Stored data
<file path="src/rtl/psd_pkg.sv">
package psd_pkg;
   // modulus request from the swallow counter to the modulus stage
   typedef enum logic {
      MOD_LO = 1'b0,   // divide by 2^N
      MOD_HI = 1'b1    // divide by 2^N + 1
   } mod_sel_e;
endpackage

</file>
<file path="src/rtl/psd_prescale.sv">
module psd_prescale #(
   parameter bit HAS_PRE = 1'b1
) (
   input  logic clk,
   input  logic rst_n,
   input  logic pre_en,
   output logic tick
);
   generate
      if (HAS_PRE) begin : g_pre
         logic phase_q;
         always_ff @(posedge clk or negedge rst_n) begin
            if (!rst_n) phase_q <= 1'b0;
            else        phase_q <= ~phase_q;
         end
         assign tick = pre_en ? phase_q : 1'b1;
      end else begin : g_nopre
         logic unused_pre;
         assign unused_pre = pre_en;
         assign tick       = 1'b1;
      end
   endgenerate
endmodule

</file>
<file path="src/rtl/psd_modulus.sv">
module psd_modulus
   import psd_pkg::*;
#(
   parameter int N_LOG = 4
) (
   input  logic              clk,
   input  logic              rst_n,
   input  logic              tick,
   input  mod_sel_e          mod_sel,
   output logic              sub_end,
   output logic [N_LOG:0]    phase_cnt
);
   localparam int          PC_W   = N_LOG + 1;
   localparam logic [PC_W-1:0] LAST_LO = PC_W'((1 << N_LOG) - 1);
   localparam logic [PC_W-1:0] LAST_HI = PC_W'(1 << N_LOG);

   logic [PC_W-1:0] last_val;

   assign last_val = (mod_sel == MOD_HI) ? LAST_HI : LAST_LO;
   assign sub_end  = tick && (phase_cnt == last_val);

   always_ff @(posedge clk or negedge rst_n) begin
      if (!rst_n)       phase_cnt <= '0;
      else if (sub_end) phase_cnt <= '0;
      else if (tick)    phase_cnt <= phase_cnt + 1'b1;
   end
endmodule

</file>
<file path="src/rtl/psd_swallow.sv">
module psd_swallow
   import psd_pkg::*;
#(
   parameter int M_W = 13,
   parameter int A_W = 4
) (
   input  logic           clk,
   input  logic           rst_n,
   input  logic           sub_end,
   input  logic [M_W-1:0] m_in,
   input  logic [A_W-1:0] a_in,
   output mod_sel_e       mod_sel,
   output logic           cyc_end,
   output logic [M_W-1:0] cur_m,
   output logic [A_W-1:0] cur_a
);
   localparam logic [M_W-1:0] M_ONE = M_W'(1);

   logic [M_W-1:0] m_left;
   logic [A_W-1:0] a_left;
   logic [M_W-1:0] a_wide;
   logic           pair_ok;
   logic [M_W-1:0] ld_m;
   logic [A_W-1:0] ld_a;

   assign a_wide  = M_W'(a_in);
   assign pair_ok = (m_in != '0) && (a_wide <= m_in);
   assign ld_m    = pair_ok ? m_in : M_ONE;
   assign ld_a    = pair_ok ? a_in : '0;

   assign cyc_end = sub_end && (m_left == M_ONE);
   assign mod_sel = (a_left != '0) ? MOD_HI : MOD_LO;

   always_ff @(posedge clk or negedge rst_n) begin
      if (!rst_n) begin
         m_left <= M_ONE;
         a_left <= '0;
         cur_m  <= M_ONE;
         cur_a  <= '0;
      end else if (cyc_end) begin
         m_left <= ld_m;
         a_left <= ld_a;
         cur_m  <= ld_m;
         cur_a  <= ld_a;
      end else if (sub_end) begin
         m_left <= m_left - 1'b1;
         if (a_left != '0) a_left <= a_left - 1'b1;
      end
   end
endmodule

</file>
<file path="src/rtl/pulse_swallow_div.sv">
module pulse_swallow_div
   import psd_pkg::*;
#(
   parameter int M_W     = 13,
   parameter int A_W     = 4,
   parameter int N_LOG   = 4,
   parameter bit HAS_PRE = 1'b1
) (
   input  logic           clk,
   input  logic           rst_n,
   input  logic           pre_en,
   input  logic [M_W-1:0] ratio_m,
   input  logic [A_W-1:0] ratio_a,
   output logic           fpd_pulse
);
   generate
      if (A_W > N_LOG) begin : g_bad_a
         $error("swallow count must stay below the modulus");
      end
      if (M_W < A_W) begin : g_bad_m
         $error("sub-cycle counter narrower than swallow counter");
      end
   endgenerate

   logic           tick;
   logic           sub_end;
   logic           cyc_end;
   mod_sel_e       mod_sel;
   logic [N_LOG:0] phase_cnt;
   logic [M_W-1:0] cur_m;
   logic [A_W-1:0] cur_a;

   psd_prescale #(.HAS_PRE(HAS_PRE)) u_pre (
      .clk    (clk),
      .rst_n  (rst_n),
      .pre_en (pre_en),
      .tick   (tick)
   );

   psd_modulus #(.N_LOG(N_LOG)) u_mod (
      .clk       (clk),
      .rst_n     (rst_n),
      .tick      (tick),
      .mod_sel   (mod_sel),
      .sub_end   (sub_end),
      .phase_cnt (phase_cnt)
   );

   psd_swallow #(.M_W(M_W), .A_W(A_W)) u_swl (
      .clk     (clk),
      .rst_n   (rst_n),
      .sub_end (sub_end),
      .m_in    (ratio_m),
      .a_in    (ratio_a),
      .mod_sel (mod_sel),
      .cyc_end (cyc_end),
      .cur_m   (cur_m),
      .cur_a   (cur_a)
   );

   assign fpd_pulse = cyc_end;
endmodule

</file>
<file path="config.mk">
export PLATFORM = sky130hd
export DESIGN_NAME = pulse_swallow_div
export DESIGN_NICKNAME = d
export VERILOG_FILES = /design/src/rtl/psd_pkg.sv /design/src/rtl/psd_prescale.sv /design/src/rtl/psd_modulus.sv /design/src/rtl/psd_swallow.sv /design/src/rtl/pulse_swallow_div.sv
export SDC_FILE = /design/constraint.sdc
export NUM_CORES = 1
export LEC_CHECK = 0
export ABC_CLOCK_PERIOD_IN_PS = 2990
export CORE_MARGIN = 3
export CORE_UTILIZATION = 55
export DETAILED_ROUTE_END_ITERATION = 8
export DONT_BUFFER_PORTS = 1
export PLACE_DENSITY = 0.7
export RECOVER_POWER = 25
export SLEW_MARGIN = 30
export SYNTH_ARGS = -nofsm -noshare
export SYNTH_HDL_FRONTEND = slang
export SYNTH_SLANG_ARGS = --single-unit
</file>
<file path="constraint.sdc">
create_clock -name clk -period 2.99 [get_ports clk]
set_clock_uncertainty 0.2 [all_clocks]
set_input_delay 0.598 -clock clk [delete_from_list [all_inputs] [get_ports clk]]
set_output_delay 0.598 -clock clk [all_outputs]
set_load 0.005 [all_outputs]
</file>
==> run_results.csv, run 1 <==
group,metric,value,unit
detailed_routing,wirelength,3690,microns
sta,maxClockFrequency,344,MHz
worst_setup_path,r2r-end,"u_swl.m_left[1]$_DFFE_PN0P_",
detailed_routing,avgRoutedWirePerCell,16.0,microns
worst_hold_path,hold_start,"ratio_m[11]",
cells_and_area,instances_no_fill,230,
synth,synth.distinct_cells,47,
floorplanning,die_area,3600,sq um
worst_setup_path,timing.rr.start,"u_swl.a_left[0]$_DFFE_PN0P_",
sta,worstMarginPinSlew,1.23,ns
run,maxCapViolations,0,
pwr,switching_share,44.1,%
pwr,seqPwrFrac,40.3,%
floorplanning,core,2610,sq um
synth,synth.avg_cell_area,8.49,sq um
detailed_routing,drc,0,
cts,cts.sinks,23,
synth,syn-instance-count,189,
floorplanning,die_w,60.0,microns
worst_setup_path,crit_path_end_kind,"output port",
placed_design,place_hpwl,2670,microns
global_routing,grt_antenna_before_repair,0,
synth,synth_top_area_cell,"dfrtp_1",
cells_and_area,drive_gt1_share,13.5,%
worst_setup_path,worst-setup-path-type,"reg2out",
synth,ys_top_cells_by_count,"dfrtp_1, inv_1, a21oi_1",
pwr,power_density,781,nW/um^2
sta,setup_viol_count_final,0,
floorplanning,start_util,61.4,%
worst_setup_path,startpoint_type,"flop",
detailed_routing,ant_nets,0,
global_routing,grt_pass1_wl,6040,microns
cts,insertion_delay,0.31,ns
sta,finalHoldViolations,0,
worst_setup_path,crit_required,2.19,ns
placed_design,dp.cells,217,
global_routing,grt_pass1_vias,1372,
cts,clk_pin_slew,0.14,ns
synth,ys_seq_area_share,35.9,%
cts,cts_root_buf,"clkbuf_4",
floorplanning,placementRows,18,
synth,synth.most_common_cell,"dfrtp_1",
cts,htree_num_levels,1,
global_routing,grt_max_degree,24,
run_status,status,"finished, final reports clean",
floorplanning,die_y,60.0,microns
synth,synth_top_area_share,34.3,%
cells_and_area,nets,229,
worst_hold_path,hold_end,"u_swl.m_left[11]$_DFFE_PN0P_",
cts,tritoncts,"done",
detailed_routing,vias,1454,
pwr,ir_drop,0.000561,V
detailed_routing,vias_per_cell,6.32,
worst_setup_path,cp.arrival,2.10,ns
worst_setup_path,r2r_slack,0.50,ns
sta,maxSlewHeadroom,17.7,%
sta,slew_viol_final,0,
placed_design,place_congestion,0.800,
pwr,p_comb_share,48.6,%
synth,synth_edf_count,0,
detailed_routing,first_pass_iters,4,
global_routing,grt_usage,22.4,%
cts,ctsLongestPathBuffers,2,
worst_setup_path,ff2ff_path_depth,8,
global_routing,grt-ovfl-total,0,
synth,ys_warn_count,0,
worst_hold_path,hold_path.class,"in2reg",
worst_setup_path,cp_max_fo,5,
pwr,clockPowerShare,11.2,%
worst_hold_path,hold_depth,2,
pwr,p_leak,0.791,nW
sta,rsz0062_at_grt,"false",
sta,fin_crit_sh,97.1,%
sta,setup_tns,0,ns
cts,cts_buffers,3,
synth,syn_area,1610,sq um
pwr,p_int,756,uW
cells_and_area,diodes,0,
detailed_routing,first_iter_violations,82,
synth,synth_area_leaders,"dfrtp_1, ha_1, a21oi_1",
floorplanning,io_pins,21,
sta,min_period,2.90,ns
synth,synth_ff_type,"dfrtp_1",
cells_and_area,area_delta_synth_final,7.95,%
synth,async_flop_share,100,%
pwr,switching_power,597,uW
placed_design,portBuffers,0,
synth,syn-num-nets,217,
synth,yosys_register_bits,23,
==> repair_timing <==
item / in CTS / in global routing
resized for setup: 1 / 1
cloned: 0 / 1
endpoints found under the setup margin: 1 / 1
hold buffers: 1 / 0
setup buffers: 1 / 6
hold endpoints to repair: 23 / 0
==> kinds of logic after synthesis <==
group,count (synthesis),synth area share [%]
mux,1,0.624
buf+inv,25,7.33
fa+ha+maj,8,6.24
flops,23,35.9
xor+xnor,1,0.546
compound gates,56,23.6
simple gates,75,25.7
==> flip-flops by register name, indices dropped and copies added (netlist names) <==
register and cells:
u_mod.phase_cnt 5, u_swl.m_left 13, u_pre.g_pre.phase_q 1, u_swl.a_left 4
==> layer usage <==
layer / up-vias / share of wire (%) / track usage [%]
met5: - / 0 / 0
li1: 720 / - / -
met3: 2 / 5.7 / 4.32
met2: 40 / 47 / 36.6
met1: 692 / 47 / 29.0
met4: 0 / 0.52 / 8.86
==> cell type report <==
class	count	area, sq um
sequential	23	577
timing repair buffer	14	101
multi-input combinational	142	926
tap	30	37.5
inverter	17	63.8
clock buffer	3	22.5
fill	220	880
clock inverter	1	5.00
==> stage by stage <==
stage                     worst slack (ns)  utilization, %  instance area, sq um  total power [mW]  hold WS (ns)
final                               0.0870            66.3                  1730              1.35         0.219
after global routing                0.0189            66.3                  1730              1.47         0.206
after CTS                          0.00591            64.4                  1680              1.31         0.212
after detailed placement             0.307            62.5                  1630              1.15         0.103
after global placement               0.373            62.5                  1630              1.12         0.103
after floorplan                      0.253               -                  1610              1.01         0.102
==> worst max path at each step <==
stage,startpoint,to,slack (ns),cells past startpoint
2_1_floorplan,u_swl.a_left[0]$_DFFE_PN0P_,fpd_pulse,0.25,8
3_3_place_gp,u_swl.a_left[0]$_DFFE_PN0P_,fpd_pulse,0.37,6
3_5_place_dp,u_swl.a_left[0]$_DFFE_PN0P_,fpd_pulse,0.31,6
4_1_cts,u_swl.a_left[1]$_DFFE_PN0P_,fpd_pulse,0.006,6
5_1_grt,u_swl.a_left[0]$_DFFE_PN0P_,fpd_pulse,0.02,6
6_report,u_swl.a_left[0]$_DFFE_PN0P_,fpd_pulse,0.09,6
==> layout by cell type (no fill, tap or decap), types with 2 or more instances in the layout <==
master,n
nor2_1,9
nand3_1,7
ha_1,8
nor2b_1,4
a21o_1,2
o21ai_1,8
nand4b_1,2
nand2_1,14
dfrtp_1,22
nor4_1,7
o22ai_1,3
or2_2,2
nor3_1,8
o211ai_1,4
buf_4,13
a21oi_1,16
o21ai_0,8
nand4_1,8
and3_1,3
inv_1,17
clkbuf_4,3
o31ai_1,3
nand2b_1,3
==> power by group through the flow <==
stage / registers (mW) / logic (mW) / clock network, mW
finish: 0.545 / 0.657 / 0.151
global route: 0.560 / 0.745 / 0.169
CTS: 0.543 / 0.619 / 0.151
detailed placement: 0.552 / 0.601 / 0
global placement: 0.545 / 0.575 / 0
floorplan: 0.521 / 0.486 / 0
==> critical path, stage by stage (launching register included) <==
cell,delay [ns]
dfrtp_1,0.41
inv_1,0.08
ha_1,0.17
or3b_1,0.37
or4_4,0.47
and2_4,0.19
nor2_4,0.10
No activity file was read; power rests on OpenSTA's default activity.
==> run 2, diff against run 1 <==
- ABC_AREA: not set -> 1
==> run 2 against run 1 <==
Net effect:
- combinational power rose by 18%
- non-clock buffer count fell by 13
- highest routed layer unchanged
- critical path type unchanged
- die area rose by 12%
- hold slack got worse by 0.019 ns
- largest power group unchanged
==> run_results.csv, run 2 <==
group,metric,value,unit
synth,yosys_register_bits,23,
cts,cts_setup_buffers,0,
synth,async_flop_share,100,%
synth,synth.avg_cell_area,6.93,sq um
pwr,power_density,804,nW/um^2
floorplanning,placementRows,20,
cts,cts_buffers,3,
cells_and_area,diodes,0,
global_routing,grt_usage,22.1,%
cts,insertion_delay,0.32,ns
synth,synth_area_leaders,"dfrtp_1, nand2_1, nand3_1",
cts,ctsLongestPathBuffers,2,
sta,hold_ws,0.200,ns
placed_design,portBuffers,0,
synth,synth_ff_type,"dfrtp_1",
cells_and_area,nets,294,
detailed_routing,first_iter_violations,129,
synth,synth.distinct_cells,29,
sta,fin_ws,0.439,ns
global_routing,grt_max_degree,24,
global_routing,grt_antenna_before_repair,0,
detailed_routing,drc,0,
placed_design,pre_cts_slack,0.810,ns
worst_setup_path,path_buf_inv,1,
synth,ys_warn_count,0,
synth,syn-instance-count,262,
synth,synth_top_area_cell,"dfrtp_1",
pwr,finalPower,1.51,mW
cells_and_area,drive_gt1_share,10.2,%
cells_and_area,largest_register_ff_count,13,
cts,clk_pin_slew,0.14,ns
placed_design,place_hpwl,3210,microns
synth,synth_top_area_share,30.3,%
synth,syn_area,1820,sq um
detailed_routing,avgRoutedWirePerCell,13.4,microns
worst_setup_path,critical-path-max-stage-delay,0.41,ns
worst_hold_path,hold_path.class,"in2reg",
worst_setup_path,startpoint_type,"flop",
worst_setup_path,cp_max_fo,19,
synth,synth.most_common_cell,"nand2_1",
worst_setup_path,worst-setup-path-type,"reg2out",
floorplanning,die_y,63.5,microns
worst_setup_path,cp.arrival,1.75,ns
sta,min_period,2.55,ns
worst_setup_path,crit_family,"simple AND/OR/NAND/NOR gates",
cts,tritoncts,"done",
global_routing,grt_pass1_wl,7070,microns
synth,synth_edf_count,0,
cells_and_area,area_delta_synth_final,3.79,%
sta,maxSlewHeadroom,14.7,%
worst_setup_path,crit_required,2.19,ns
detailed_routing,vias_per_cell,5.25,
cells_and_area,final_common_cell,"nand2_1",
global_routing,grt-ovfl-total,0,
sta,worstMarginPinSlew,1.28,ns
sta,setup_tns,0,ns
floorplanning,io_pins,21,
cells_and_area,top_register,"u_swl.m_left",
sta,slew_viol_final,0,
floorplanning,die_w,63.5,microns
sta,finalHoldViolations,0,
pwr,p_leak,0.922,nW
pwr,ir_drop,0.000448,V
synth,syn-num-nets,290,
detailed_routing,first_pass_iters,4,
placed_design,place_congestion,0.867,
worst_setup_path,cp_cell_sequence,"inv_1 > ha_1 > nand2_1 > nor2_1 > nand3_1 > nand2_2 > nand2_4 > nor2_4",
worst_setup_path,crit_slowest_cell,"dfrtp_1",
worst_setup_path,crit_path_end_kind,"output port",
cts,cts.sinks,23,
sta,setup_viol_count_final,0,
synth,ys_top_cells_by_count,"nand2_1, nor2_1, nand3_1",
run,maxCapViolations,0,
run_status,status,"finished, final reports clean",
cells_and_area,layout_common_cells,"nand2_1, nor2_1, nand3_1",
sta,rsz0062_at_grt,"false",
global_routing,grt_pass1_vias,1573,
floorplanning,core,3100,sq um
detailed_routing,vias,1621,
floorplanning,die_area,4030,sq um
floorplanning,start_util,58.5,%
cts,cts_resized,0,
detailed_routing,ant_nets,0,
cts,htree_num_levels,1,
synth,ys_seq_area_share,31.8,%
sta,fin_crit_sh,85.3,%
sta,maxClockFrequency,392,MHz
cells_and_area,largestRegisters,"u_swl.m_left: 13 flops, u_mod.phase_cnt: 5 flops, u_swl.a_left: 4 flops",
detailed_routing,wirelength,4130,microns
cts,cts_root_buf,"clkbuf_4",
-- run 2: layout make-up --
cell class,instances,area [sq um]
fillers,317,1220
multi-input cells,204,1100
flip-flops and latches,23,577
inverters,33,126
well taps,44,55.1
clock buffers,4,26.3
repair buffers,1,3.75
-- run 2: stage by stage --
stage	area [sq um]	utilization (%)	instances
after global routing	1880	60.7	309
after CTS	1890	60.9	309
final	1880	60.7	309
after floorplan	1820	-	262
after global placement	1850	59.8	304
after detailed placement	1850	59.8	304
-- run 2: worst reg2reg max path: cells and delay by family, from the launching register on --
| family | cells | cell delay (ns) |
|---|---|---|
| and+or+nand+nor | 8 | 1.16 |
| DFF | 1 | 0.41 |
| adders and majority gates | 1 | 0.21 |
| buffers and inverters | 1 | 0.09 |
-- run 2: logic make-up (layout without fill, tap and decap cells) --
kind of cell / after synthesis / after routing / share of synthesized area [%]
adder cells (fa/ha/maj): 8 / 8 / 5.51
XOR/XNOR: 8 / 8 / 3.86
flip-flops: 23 / 23 / 31.8
buffers and inverters: 35 / 38 / 7.86
AO/OA/AOI/OAI: 23 / 23 / 7.03
AND/OR/NAND/NOR: 165 / 165 / 44.0
-- run 2: what timing repair did --
item / in CTS / in global routing
endpoints found under the setup margin: 0 / 0
hold buffers: 1 / 0
hold endpoints to repair: 23 / 0
-- run 2: path summary, 6_finish.rpt --
| check | start | endpoint | slack (ns) | depth (start not counted) |
|---|---|---|---|---|
| max in group asynchronous | rst_n | u_swl.m_left[12]$_DFFE_PN0P_ | 1.51 | 1 |
| hold / removal | ratio_m[1] | u_swl.m_left[1]$_DFFE_PN0P_ | 0.20 | 2 |
| hold reg to reg | u_pre.g_pre.phase_q$_DFF_PN0_ | u_pre.g_pre.phase_q$_DFF_PN0_ | 0.23 | 1 |
| setup reg to reg | u_swl.a_left[0]$_DFFE_PN0P_ | u_swl.a_left[1]$_DFFE_PN0P_ | 0.87 | 10 |
| min in group asynchronous | rst_n | u_swl.m_left[7]$_DFFE_PN0P_ | 0.32 | 1 |
| setup / recovery | u_swl.a_left[0]$_DFFE_PN0P_ | fpd_pulse | 0.44 | 8 |
-- run 2: where the power goes --
group	internal [mW]	switching [mW]	total (mW)
clock	0.0522	0.0977	0.150
sequential	0.442	0.148	0.590
combinational	0.297	0.478	0.775
-- run 2: per-layer routing --
metal  part of all wire, %  wire length, microns  GRT usage, %  up-vias
li1                      -                     -             -      849
met1                    49                  2010          29.7      742
met2                    47                  1950          36.4       26
met3                   3.0                   123          3.21        4
met4                  0.99                    41          7.01        0
met5                     0                     0             0        -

* Work to complete
State the number of lines in the records above that contain the string "counter", and give nothing else.

* Exercise output
2